Provided data Block Start

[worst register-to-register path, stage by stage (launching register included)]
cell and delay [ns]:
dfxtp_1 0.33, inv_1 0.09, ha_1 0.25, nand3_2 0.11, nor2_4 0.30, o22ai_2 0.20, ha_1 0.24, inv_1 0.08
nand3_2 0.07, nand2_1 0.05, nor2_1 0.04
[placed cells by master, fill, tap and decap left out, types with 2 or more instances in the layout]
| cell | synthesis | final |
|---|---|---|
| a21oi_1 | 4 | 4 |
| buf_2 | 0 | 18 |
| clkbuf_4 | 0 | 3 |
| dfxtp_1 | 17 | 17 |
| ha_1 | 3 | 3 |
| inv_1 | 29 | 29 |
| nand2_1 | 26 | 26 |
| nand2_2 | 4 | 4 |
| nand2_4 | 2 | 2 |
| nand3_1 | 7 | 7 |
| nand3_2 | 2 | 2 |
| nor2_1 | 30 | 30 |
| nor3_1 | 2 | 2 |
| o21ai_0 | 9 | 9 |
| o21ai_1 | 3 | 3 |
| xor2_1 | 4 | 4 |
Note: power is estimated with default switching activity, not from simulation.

Provided data Block End

The task: Starting at the line that contains "cell and delay", write out every line through the end of the entries, exactly and with nothing added.

Solution:
cell and delay [ns]:
dfxtp_1 0.33, inv_1 0.09, ha_1 0.25, nand3_2 0.11, nor2_4 0.30, o22ai_2 0.20, ha_1 0.24, inv_1 0.08
nand3_2 0.07, nand2_1 0.05, nor2_1 0.04
[placed cells by master, fill, tap and decap left out, types with 2 or more instances in the layout]
| cell | synthesis | final |
|---|---|---|
| a21oi_1 | 4 | 4 |
| buf_2 | 0 | 18 |
| clkbuf_4 | 0 | 3 |
| dfxtp_1 | 17 | 17 |
| ha_1 | 3 | 3 |
| inv_1 | 29 | 29 |
| nand2_1 | 26 | 26 |
| nand2_2 | 4 | 4 |
| nand2_4 | 2 | 2 |
| nand3_1 | 7 | 7 |
| nand3_2 | 2 | 2 |
| nor2_1 | 30 | 30 |
| nor3_1 | 2 | 2 |
| o21ai_0 | 9 | 9 |
| o21ai_1 | 3 | 3 |
| xor2_1 | 4 | 4 |
Note: power is estimated with default switching activity, not from simulation.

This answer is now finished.